BigQuery Studio provides a built-in graph explorer. To leverage the interactive **Graph** tab, results must be returned as JSON objects using the `TO_JSON` function within a direct `GRAPH` statement.

### Optimized Visualization Query
To see nodes and edges correctly in the Graph tab, use the following syntax:

```sql
GRAPH `project.dataset.graph_name`
MATCH (n)-[e]->(m)
RETURN TO_JSON(n) AS node_a, TO_JSON(e) AS edge, TO_JSON(m) AS node_b
LIMIT 100
```

1. **Run the query**: Execute the SQL above in BigQuery Studio.
2. **Switch to Graph View**: In the results pane, click the **Graph** tab.
3. **Explore**:
- **Nodes**: Hover to see properties (from the JSON metadata).
- **Edges**: Visualized as directed links.
- **Layout**: Use the UI controls to change the layout (Force-directed, Circular, etc.).

## Why use TO_JSON?
BigQuery's Graph tab expects the full graph element structure to enable features like:
- **Property Inspection**: Seeing all metadata associated with a node/edge.
- **Label Recognition**: Automatic coloring based on labels.
- **Connectivity**: Using internal identifiers to maintain the graph structure in the canvas.

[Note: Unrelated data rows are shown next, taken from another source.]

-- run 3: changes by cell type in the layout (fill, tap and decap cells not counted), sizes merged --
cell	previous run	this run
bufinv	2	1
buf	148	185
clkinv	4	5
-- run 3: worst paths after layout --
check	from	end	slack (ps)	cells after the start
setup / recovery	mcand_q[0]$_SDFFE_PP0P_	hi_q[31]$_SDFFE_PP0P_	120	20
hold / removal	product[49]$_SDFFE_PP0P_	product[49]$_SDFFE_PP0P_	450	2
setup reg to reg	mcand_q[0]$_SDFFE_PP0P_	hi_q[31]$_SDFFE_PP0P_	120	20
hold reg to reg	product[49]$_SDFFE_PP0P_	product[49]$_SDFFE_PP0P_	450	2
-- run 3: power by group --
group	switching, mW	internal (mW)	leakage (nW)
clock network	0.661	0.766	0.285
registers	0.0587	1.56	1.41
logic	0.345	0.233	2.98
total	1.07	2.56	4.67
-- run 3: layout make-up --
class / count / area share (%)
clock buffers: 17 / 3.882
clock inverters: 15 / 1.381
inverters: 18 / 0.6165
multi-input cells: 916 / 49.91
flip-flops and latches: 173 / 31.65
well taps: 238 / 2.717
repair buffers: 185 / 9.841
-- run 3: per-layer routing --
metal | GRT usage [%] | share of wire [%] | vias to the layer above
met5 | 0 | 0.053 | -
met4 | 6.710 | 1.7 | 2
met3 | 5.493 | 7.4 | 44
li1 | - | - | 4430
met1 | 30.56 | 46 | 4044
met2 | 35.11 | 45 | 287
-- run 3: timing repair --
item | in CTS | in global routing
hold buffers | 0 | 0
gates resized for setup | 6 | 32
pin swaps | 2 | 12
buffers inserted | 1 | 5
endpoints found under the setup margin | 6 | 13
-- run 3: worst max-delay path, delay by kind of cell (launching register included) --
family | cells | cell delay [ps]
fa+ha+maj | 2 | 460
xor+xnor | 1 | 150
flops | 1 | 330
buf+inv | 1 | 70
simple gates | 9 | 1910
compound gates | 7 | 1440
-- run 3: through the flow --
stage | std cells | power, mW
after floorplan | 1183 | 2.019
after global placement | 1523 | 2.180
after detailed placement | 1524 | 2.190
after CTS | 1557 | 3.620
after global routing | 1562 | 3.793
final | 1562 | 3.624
===== src/rtl/hidden_reg_bank.sv =====
// Holding bank for hidden-layer activations. Groups of GROUP_SIZE lanes are
// captured into consecutive neuron slots under a valid/ready handshake. Once
// every group is in, the whole vector is offered to the output layer, also
// under a valid/ready handshake.
module hidden_reg_bank #(
  parameter int WIDTH       = 8,
  parameter int NUM_NEURONS = 20,
  parameter int GROUP_SIZE  = 10,
  localparam int NUM_GROUPS = (NUM_NEURONS + GROUP_SIZE - 1) / GROUP_SIZE,
  localparam int GRP_W      = (NUM_GROUPS > 1) ? $clog2(NUM_GROUPS) : 1
) (
  input  logic                         clk,
  input  logic                         rst,
  input  logic                         clr,
  input  logic                         in_valid,
  output logic                         in_ready,
  input  logic [GROUP_SIZE*WIDTH-1:0]  in_data,
  output logic [GRP_W-1:0]             grp_idx,
  output logic                         out_valid,
  input  logic                         out_ready,
  output logic [NUM_NEURONS*WIDTH-1:0] out_concat
);

  typedef enum logic {FILL = 1'b0, FULL = 1'b1} state_t;

  localparam logic [GRP_W-1:0] LAST_GRP = GRP_W'(NUM_GROUPS - 1);

  state_t           state_q, state_d;
  logic [GRP_W-1:0] grp_q, grp_d;
  logic             wr_en;

  // A group is only written when the bank is filling and no abort is pending.
  assign in_ready  = (state_q == FILL);
  assign wr_en     = in_valid && in_ready && !clr;
  assign out_valid = (state_q == FULL);
  assign grp_idx   = grp_q;

  // Next-state and group-counter logic; clr overrides both handshakes.
  always_comb begin
    state_d = state_q;
    grp_d   = grp_q;
    if (clr) begin
      state_d = FILL;
      grp_d   = '0;
    end else begin
      case (state_q)
        FILL: begin
          if (in_valid) begin
            if (grp_q == LAST_GRP) begin
              grp_d   = '0;
              state_d = FULL;
            end else begin
              grp_d = grp_q + GRP_W'(1);
            end
          end
        end
        FULL: begin
          if (out_ready) state_d = FILL;
        end
        default: state_d = FILL;
      endcase
    end
  end

  // Control state register.
  always_ff @(posedge clk) begin
    if (rst) begin
      state_q <= FILL;
      grp_q   <= '0;
    end else begin
      state_q <= state_d;
      grp_q   <= grp_d;
    end
  end

  // One register per neuron. Its group and lane are fixed at elaboration,
  // so unused lanes of a trailing partial group never reach any register.
  for (genvar n = 0; n < NUM_NEURONS; n++) begin : g_neuron
    localparam int GRP  = n / GROUP_SIZE;
    localparam int LANE = n % GROUP_SIZE;

    logic [WIDTH-1:0] neur_q;

    // Capture this neuron's lane when its group is the one being written.
    always_ff @(posedge clk) begin
      if (rst) begin
        neur_q <= '0;
      end else if (wr_en && (grp_q == GRP_W'(GRP))) begin
        neur_q <= in_data[LANE*WIDTH +: WIDTH];
      end
    end

    assign out_concat[n*WIDTH +: WIDTH] = neur_q;
  end

endmodule


===== config.mk =====
export PLATFORM = sky130hd
export DESIGN_NAME = hidden_reg_bank
export DESIGN_NICKNAME = d
export VERILOG_FILES = /design/src/rtl/hidden_reg_bank.sv
export SDC_FILE = /design/constraint.sdc
export NUM_CORES = 1
export LEC_CHECK = 0
export ABC_AREA = 1
export ABC_CLOCK_PERIOD_IN_PS = 1280
export BUFFER_PORTS_ARGS = -buffer_cell sky130_fd_sc_hd__buf_2
export CORE_MARGIN = 10
export CORE_UTILIZATION = 25
export DETAILED_ROUTE_END_ITERATION = 8
export PLACE_DENSITY_LB_ADDON = 0.12
export SLEW_MARGIN = 20
export SYNTH_ARGS = -nofsm -noshare
export SYNTH_HDL_FRONTEND = slang
export SYNTH_SLANG_ARGS = --single-unit

===== constraint.sdc =====
create_clock -name clk -period 1.28 [get_ports clk]
set_input_delay 0.128 -clock clk [delete_from_list [all_inputs] [get_ports clk]]
set_output_delay 0.128 -clock clk [all_outputs]
set_load 0.1 [all_outputs]

==> flow_metrics.py <==
metrics = {
    "power_and_ir_drop": {
        "power_leakage_uw": 0.00487,
        "power_density_nw_per_um2": 1410,
        "max-vdd-ir-drop_mv": 0.836,
    },
    "setup_path": {
        "critical-path-top-delay-family": "simple AND/OR/NAND/NOR gates",
        "cp.arrival_ps": 1590,
        "path_cells": "nor2_4 > buf_12 > buf_12 > nand3_1 > nand2_1 > nor2_1",
        "cp.required_ps": 1590,
        "cp-start-kind": "flop",
        "crit_slowest_cell": "dfxtp_4",
        "max_stage_delay_ps": 370,
        "crit_path_end_kind": "flop",
        "cp.buffers_inverters": 2,
        "cp_max_fo": 17,
        "crit_top_cell": "buf_12",
        "critPathKind": "reg2reg",
    },
    "timing": {
        "hold_violations": 0,
        "min_period_ps": 1290,
        "final.setup.worst_slack_ps": -5.75,
        "fmax_ghz": 0.778,
        "rsz0062_at_grt": "yes",
        "fin_crit_sh_pct": 100,
        "worst_slew_pin_slew_ps": 298,
        "setup_viol": 1,
        "maxSlewHeadroom_pct": 80.3,
        "slew_violations": 0,
        "fin_skew_ps": 6.93,
    },
    "routing": {
        "drt-total-wl_mm": 25.1,
        "first_pass_iters": 4,
        "num_vias": 6931,
        "ant_nets": 0,
        "vias_per_cell": 4.44,
        "drc": 0,
        "drt_iter0_markers": 439,
        "avgRoutedWirePerCell_microns": 16.0,
    },
    "final_layout": {
        "instances_no_fill": 1562,
        "layout-drive-gt1-share_pct": 29.4,
        "area_growth_syn_to_layout_pct": 50.3,
        "final_cell_mix": "164 x nor2_1, 161 x buf_4, 160 x dfxtp_1",
        "mostFrequentLayoutCell": "nor2_1",
        "multiInputGateArea_sq_um": 3010,
        "n_antenna_cell": 0,
        "seq_area_sq_um": 3250,
        "fillers": 2931,
        "final_net_count": 1293,
        "final_area_sq_um": 10200,
    },
    "clock_network": {
        "root_buffer": "clkbuf_16",
        "cts_buffer_depth": 2,
        "path_clk_slew_ps": 70,
        "htreeDepth": 4,
        "cts_sinks": 162,
        "cts_tree": "yes",
        "cts_buffers": 17,
        "worstSkewPairLatency_ps": 410,
    },
    "global_route": {
        "grt_antenna_before_repair": 1,
        "grt_pass1_vias": 6818,
        "use_met2_pct": 22.5,
        "grt_max_degree": 53,
        "grt_overflow": 0,
        "busiest_layer": "met2",
        "met1_usage_pct": 18.1,
        "grt_pass1_wl_mm": 38.4,
        "use_met3_pct": 4.06,
        "grt_use_total_pct": 14.0,
    },
    "synth": {
        "ys_seq_area_share_pct": 47.7,
        "synth_area_sq_um": 6790,
        "yosysTopAreaCellShare_pct": 47.7,
        "syn-num-nets": 1066,
        "syn_area_per_cell_sq_um": 6.93,
        "netlist-cell-type-count": 14,
        "synth_seq_cells": 162,
        "synth_cells": 981,
        "synth_area_leaders": "dfxtp_1 48%, a21oi_1 12%, nand3_1 12%",
        "synth_largest_area_cell": "dfxtp_1",
        "yosys_warnings": 0,
    },
    "job": {
        "max-cap-violations": 0,
    },
    "place": {
        "place_congestion": 0.790,
        "post-place-ws_ps": 38.2,
        "hpwl_mm": 17.5,
        "dpl_cell_area_sq_um": 8930,
        "place.port_buffers": 247,
        "dp_cells": 1523,
    },
    "floorplanning": {
        "die_y_microns": 185,
        "rows": 60,
        "core_sq_um": 26900,
        "die_area_sq_um": 34200,
        "io_pins": 248,
        "dieWidth_microns": 185,
        "initial_core_util_pct": 25.3,
    },
    "outcome": {
        "outcome": "finished, violations left",
        "failed_checks": "negative setup slack",
    },
    "hold_path": {
        "worstHoldPathType": "in2reg",
    },
}
power by group:
group	switching (uW)	total, uW	internal, uW
combinational	2720	3690	962
clock	2220	5310	3090
sequential	152	5430	5280
flip-flops by register name (all words and copies together), names as in the netlist:
signal and cells:
out_valid 1, g_neuron.neur_q 160, grp_idx 1
path summary, 6_finish.rpt:
kind / cells after the start / start / slack, ps / end
setup / recovery: 6 / grp_idx / -6 / g_neuron[0].neur_q[1]
hold / removal: 4 / out_ready / 10 / out_valid
setup reg to reg: 6 / grp_idx / -6 / g_neuron[0].neur_q[1]
hold reg to reg: 2 / g_neuron[10].neur_q[1] / 470 / g_neuron[10].neur_q[1]
worst register-to-register path, delay by kind of cell, from the launching register on:
kind | cells | cell delay [ps]
AND/OR/NAND/NOR | 4 | 440
buffers and inverters | 2 | 370
flip-flops | 1 | 370
cells by family (layout without fill, tap and decap cells):
kind of cell | count (synthesis) | after routing | share of synthesized area (%)
AND/OR/NAND/NOR | 490 | 490 | 30.2
buffers and inverters | 169 | 409 | 10.3
flip-flops | 162 | 162 | 47.7
AO/OA/AOI/OAI | 160 | 160 | 11.8
per-stage QoR:
step | utilization, % | hold WS, ps | TNS [ps] | total power [uW]
3_3_place_gp | 33.2 | 439 | 0 | 9000
4_1_cts | 36.8 | 6.29 | -9.45 | 14500
5_1_grt | 38.0 | 31.7 | -2480 | 15100
3_5_place_dp | 33.2 | 449 | 0 | 9000
2_1_floorplan | - | 296 | -3690 | 8120
6_report | 38.0 | 9.57 | -5.75 | 14400
final cells by class:
| class | instances | area share (%) |
|---|---|---|
| well taps | 341 | 4.18 |
| clock buffers | 20 | 4.27 |
| multi-input cells | 650 | 29.5 |
| clock inverters | 12 | 1.54 |
| flip-flops and latches | 162 | 31.8 |
| repair buffers | 293 | 25.5 |
| inverters | 84 | 3.17 |
metal layers:
metal  up-vias  wire length, microns
met5         -                    13
met1      3146                 11300
li1       3596                     -
met2       173                 11900
met3        14                  1600
met4         2                   262
cells in the mapped netlist, drive strengths merged:
library cell and count:
buf 57, clkbuf 28, inv 84, a21oi 160, nor2 167, nand2 162
dfxtp 162, nor3 1, nand3 160
what timing repair did:
item	in CTS	in global routing
hold buffers	0	0
cloned	0	6
pin swaps	0	6
gates resized for setup	147	36
setup endpoints to repair	148	68
setup buffers	0	1
(Power assumes the default switching activity.)
$ cat src/rtl/tick_scheduler_pkg.sv
// ============================================================================
//  Module      : tick_scheduler_pkg
//  Description : Shared constants, FSM encoding and helpers for the tick
//                scheduler (timing controller and frame-update sequencer).
//  Revision    : 1.0 - initial release
// ============================================================================
`default_nettype none

package tick_scheduler_pkg;

    // Default divider exponents: enable period is 2^N master-clock cycles
    localparam int c_PIX_DIV_LOG2    = 1;        // 25 MHz pixel enable
    localparam int c_SEG_DIV_LOG2    = 17;       // ~381 Hz segment scan
    localparam int c_RENDER_DIV_LOG2 = 20;       // ~47.7 Hz render tick

    // Longest time update_req may stay high without an acknowledge
    localparam int c_TIMEOUT_CYC     = 1000000;

    // Datapath widths
    localparam int c_CNT_W   = 32;
    localparam int c_FRAME_W = 16;
    localparam int c_OVR_W   = 8;
    localparam int c_DIGIT_W = 2;

    // Handshake FSM encoding
    typedef enum logic [0:0] {
        ST_IDLE = 1'b0,
        ST_BUSY = 1'b1
    } hs_state_t;

    // Increment that sticks at the all-ones value instead of wrapping
    function automatic logic [c_OVR_W-1:0] sat_inc(input logic [c_OVR_W-1:0] v);
        return (&v) ? v : v + c_OVR_W'(1);
    endfunction

endpackage

`default_nettype wire

$ cat src/rtl/tick_scheduler_if.sv
// ============================================================================
//  Module      : tick_scheduler_if
//  Description : Frame-update handshake and status bundle between the tick
//                scheduler (master) and the game/physics logic (slave).
//  Revision    : 1.0 - initial release
// ============================================================================
`default_nettype none

interface tick_scheduler_if;
    import tick_scheduler_pkg::*;

    logic                 update_req;
    logic                 update_ack;
    logic [c_FRAME_W-1:0] frame_cnt;
    logic [c_OVR_W-1:0]   overrun_cnt;
    logic                 timeout_flag;

    modport master (
        output update_req,
        output frame_cnt,
        output overrun_cnt,
        output timeout_flag,
        input  update_ack
    );

    modport slave (
        input  update_req,
        input  frame_cnt,
        input  overrun_cnt,
        input  timeout_flag,
        output update_ack
    );

endinterface

`default_nettype wire

$ cat src/rtl/tick_scheduler_frame_handshake.sv
// ============================================================================
//  Module      : frame_handshake
//  Description : Per-frame req/ack sequencer. Raises update_req on a render
//                tick, waits for update_ack or a timeout, counts completed
//                frames, dropped ticks (overruns) and flags timeouts.
//  Revision    : 1.0 - initial release
// ============================================================================
`default_nettype none

module frame_handshake
    import tick_scheduler_pkg::*;
#(
    parameter int TIMEOUT_CYC = c_TIMEOUT_CYC    // must be >= 2
) (
    input  wire logic                 clk,
    input  wire logic                 clr,
    input  wire logic                 i_render_tick,
    input  wire logic                 i_update_ack,
    output logic                      o_update_req,
    output logic [c_FRAME_W-1:0]      o_frame_cnt,
    output logic [c_OVR_W-1:0]        o_overrun_cnt,
    output logic                      o_timeout_flag
);

    // Wait counter only needs to reach TIMEOUT_CYC-1
    localparam int                c_WAIT_W    = $clog2(TIMEOUT_CYC);
    localparam logic [c_WAIT_W-1:0] c_WAIT_LAST = c_WAIT_W'(TIMEOUT_CYC - 1);

    hs_state_t            r_state,   w_state_nxt;
    logic [c_WAIT_W-1:0]  r_wait,    w_wait_nxt;
    logic                 r_req,     w_req_nxt;
    logic [c_FRAME_W-1:0] r_frame,   w_frame_nxt;
    logic [c_OVR_W-1:0]   r_ovr,     w_ovr_nxt;
    logic                 r_tout,    w_tout_nxt;

    // State register: everything returns to reset on the clr edge
    always_ff @(posedge clk) begin
        if (clr) begin
            r_state <= ST_IDLE;
            r_wait  <= '0;
            r_req   <= 1'b0;
            r_frame <= '0;
            r_ovr   <= '0;
            r_tout  <= 1'b0;
        end else begin
            r_state <= w_state_nxt;
            r_wait  <= w_wait_nxt;
            r_req   <= w_req_nxt;
            r_frame <= w_frame_nxt;
            r_ovr   <= w_ovr_nxt;
            r_tout  <= w_tout_nxt;
        end
    end

    // Next-state logic: start on a tick, finish on ack or timeout, drop busy ticks
    always_comb begin
        w_state_nxt = r_state;
        w_wait_nxt  = r_wait;
        w_req_nxt   = r_req;
        w_frame_nxt = r_frame;
        w_ovr_nxt   = r_ovr;
        w_tout_nxt  = r_tout;

        case (r_state)
            ST_IDLE: begin
                // An acknowledge arriving while idle has no effect
                if (i_render_tick) begin
                    w_req_nxt   = 1'b1;
                    w_wait_nxt  = '0;
                    w_state_nxt = ST_BUSY;
                end
            end

            ST_BUSY: begin
                w_wait_nxt = r_wait + c_WAIT_W'(1);

                // Ticks are never queued; a tick seen while busy is lost,
                // even in the cycle the handshake completes
                if (i_render_tick) begin
                    w_ovr_nxt = sat_inc(r_ovr);
                end

                if (i_update_ack) begin
                    w_req_nxt   = 1'b0;
                    w_frame_nxt = r_frame + c_FRAME_W'(1);
                    w_state_nxt = ST_IDLE;
                end else if (r_wait == c_WAIT_LAST) begin
                    w_req_nxt   = 1'b0;
                    w_tout_nxt  = 1'b1;
                    w_state_nxt = ST_IDLE;
                end
            end

            default: begin
                w_req_nxt   = 1'b0;
                w_state_nxt = ST_IDLE;
            end
        endcase
    end

    assign o_update_req   = r_req;
    assign o_frame_cnt    = r_frame;
    assign o_overrun_cnt  = r_ovr;
    assign o_timeout_flag = r_tout;

endmodule

`default_nettype wire

$ cat src/rtl/tick_scheduler.sv
// ============================================================================
//  Module      : tick_scheduler
//  Description : Central timing controller. One free-running 32-bit divider
//                drives single-cycle clock-enable strobes for the pixel,
//                7-seg scan and render domains, and render ticks start the
//                per-frame update handshake.
//  Revision    : 1.0 - initial release
// ============================================================================
`default_nettype none

module tick_scheduler
    import tick_scheduler_pkg::*;
#(
    parameter int PIX_DIV_LOG2    = c_PIX_DIV_LOG2,     // >= 1
    parameter int SEG_DIV_LOG2    = c_SEG_DIV_LOG2,     // >= 1
    parameter int RENDER_DIV_LOG2 = c_RENDER_DIV_LOG2,  // >= 1 and < 32
    parameter int TIMEOUT_CYC     = c_TIMEOUT_CYC       // >= 2
) (
    input  wire logic                 clk,
    input  wire logic                 clr,
    input  wire logic                 run,
    output logic                      pix_ce,
    output logic                      seg_ce,
    output logic [c_DIGIT_W-1:0]      seg_digit,
    output logic                      render_tick,
    tick_scheduler_if.master          hs
);

    logic [c_CNT_W-1:0]   r_q;
    logic [c_DIGIT_W-1:0] r_seg_digit;
    logic                 w_pix_ce;
    logic                 w_seg_ce;
    logic                 w_render_tick;
    logic                 w_q_unused;

    // Free-running divider; keeps counting while the game is paused
    always_ff @(posedge clk) begin
        if (clr) begin
            r_q <= '0;
        end else begin
            r_q <= r_q + c_CNT_W'(1);
        end
    end

    // Each strobe fires when the low N counter bits are all ones, so all are
    // quiet at q=0 and the first pixel enable lands at q=1
    assign w_pix_ce      = &r_q[PIX_DIV_LOG2-1:0];
    assign w_seg_ce      = &r_q[SEG_DIV_LOG2-1:0];
    assign w_render_tick = run & (&r_q[RENDER_DIV_LOG2-1:0]);

    // Upper divider bits are not decoded by every configuration
    assign w_q_unused    = ^r_q;

    // Active 7-seg digit advances the cycle after each scan enable
    always_ff @(posedge clk) begin
        if (clr) begin
            r_seg_digit <= '0;
        end else if (w_seg_ce) begin
            r_seg_digit <= r_seg_digit + c_DIGIT_W'(1);
        end
    end

    frame_handshake #(
        .TIMEOUT_CYC    (TIMEOUT_CYC)
    ) u_frame_handshake (
        .clk            (clk),
        .clr            (clr),
        .i_render_tick  (w_render_tick),
        .i_update_ack   (hs.update_ack),
        .o_update_req   (hs.update_req),
        .o_frame_cnt    (hs.frame_cnt),
        .o_overrun_cnt  (hs.overrun_cnt),
        .o_timeout_flag (hs.timeout_flag)
    );

    assign pix_ce      = w_pix_ce;
    assign seg_ce      = w_seg_ce;
    assign seg_digit   = r_seg_digit;
    assign render_tick = w_render_tick;

endmodule

`default_nettype wire

$ cat src/flat_wrapper.sv
// flat-port wrapper written by rule: the top's interface ports become plain ports
module tick_scheduler_flat import tick_scheduler_pkg::*;
#(
    parameter int PIX_DIV_LOG2    = c_PIX_DIV_LOG2,            
    parameter int SEG_DIV_LOG2    = c_SEG_DIV_LOG2,            
    parameter int RENDER_DIV_LOG2 = c_RENDER_DIV_LOG2,                  
    parameter int TIMEOUT_CYC     = c_TIMEOUT_CYC              
)
  (clk, clr, run, pix_ce, seg_ce, seg_digit, render_tick, hs_update_req, hs_frame_cnt, hs_overrun_cnt, hs_timeout_flag, hs_update_ack);
  tick_scheduler_if hs_i ();
  input  wire logic clk;
  input  wire logic clr;
  input  wire logic run;
  output logic pix_ce;
  output logic seg_ce;
  output logic [c_DIGIT_W-1:0] seg_digit;
  output logic render_tick;
  output wire logic [$bits(hs_i.update_req)-1:0] hs_update_req;
  output wire logic [$bits(hs_i.frame_cnt)-1:0] hs_frame_cnt;
  output wire logic [$bits(hs_i.overrun_cnt)-1:0] hs_overrun_cnt;
  output wire logic [$bits(hs_i.timeout_flag)-1:0] hs_timeout_flag;
  input wire logic [$bits(hs_i.update_ack)-1:0] hs_update_ack;
  assign hs_update_req = hs_i.update_req;
  assign hs_frame_cnt = hs_i.frame_cnt;
  assign hs_overrun_cnt = hs_i.overrun_cnt;
  assign hs_timeout_flag = hs_i.timeout_flag;
  assign hs_i.update_ack = hs_update_ack;
  tick_scheduler #(.PIX_DIV_LOG2(PIX_DIV_LOG2), .SEG_DIV_LOG2(SEG_DIV_LOG2), .RENDER_DIV_LOG2(RENDER_DIV_LOG2), .TIMEOUT_CYC(TIMEOUT_CYC)) u_core (.clk(clk), .clr(clr), .run(run), .pix_ce(pix_ce), .seg_ce(seg_ce), .seg_digit(seg_digit), .render_tick(render_tick), .hs(hs_i));
endmodule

## External Visualization Tools
...
```

### 1. Looker / Looker Studio
- Use `GRAPH_TABLE` queries as data sources.
- While Looker is primarily tabular, you can use custom visualizations (D3.js, Network charts) to render the graph data.

### 2. Python Notebooks (Colab Enterprise / Vertex AI)
Use Python libraries for interactive visualization:
- **Pyvis**: Great for interactive, draggable graphs.
- **NetworkX**: For graph analysis and static plotting (with Matplotlib).
- **Graphistry**: For high-performance visualization of large graphs.

**Example Python Snippet:**
```python
from google.cloud import bigquery
import networkx as nx
from pyvis.network import Network

client = bigquery.Client()
query = """
SELECT source_node, target_node, weight
FROM GRAPH_TABLE(...)
"""
df = client.query(query).to_dataframe()

G = nx.from_pandas_edgelist(df, 'source_node', 'target_node', ['weight'])
net = Network(notebook=True)
net.from_nx(G)
net.show("graph.html")
```

## Best Practices for Visualization
- **Sub-sampling**: Avoid visualizing millions of nodes at once. Use GQL filters to isolate a specific neighborhood or community.
- **Sizing/Coloring**: Use properties (e.g., `amount`, `weight`) to scale node size or color edges to make patterns obvious.
- **Layouts**: Use force-directed layouts for general exploration and hierarchical layouts for tree-like structures (e.g., org charts).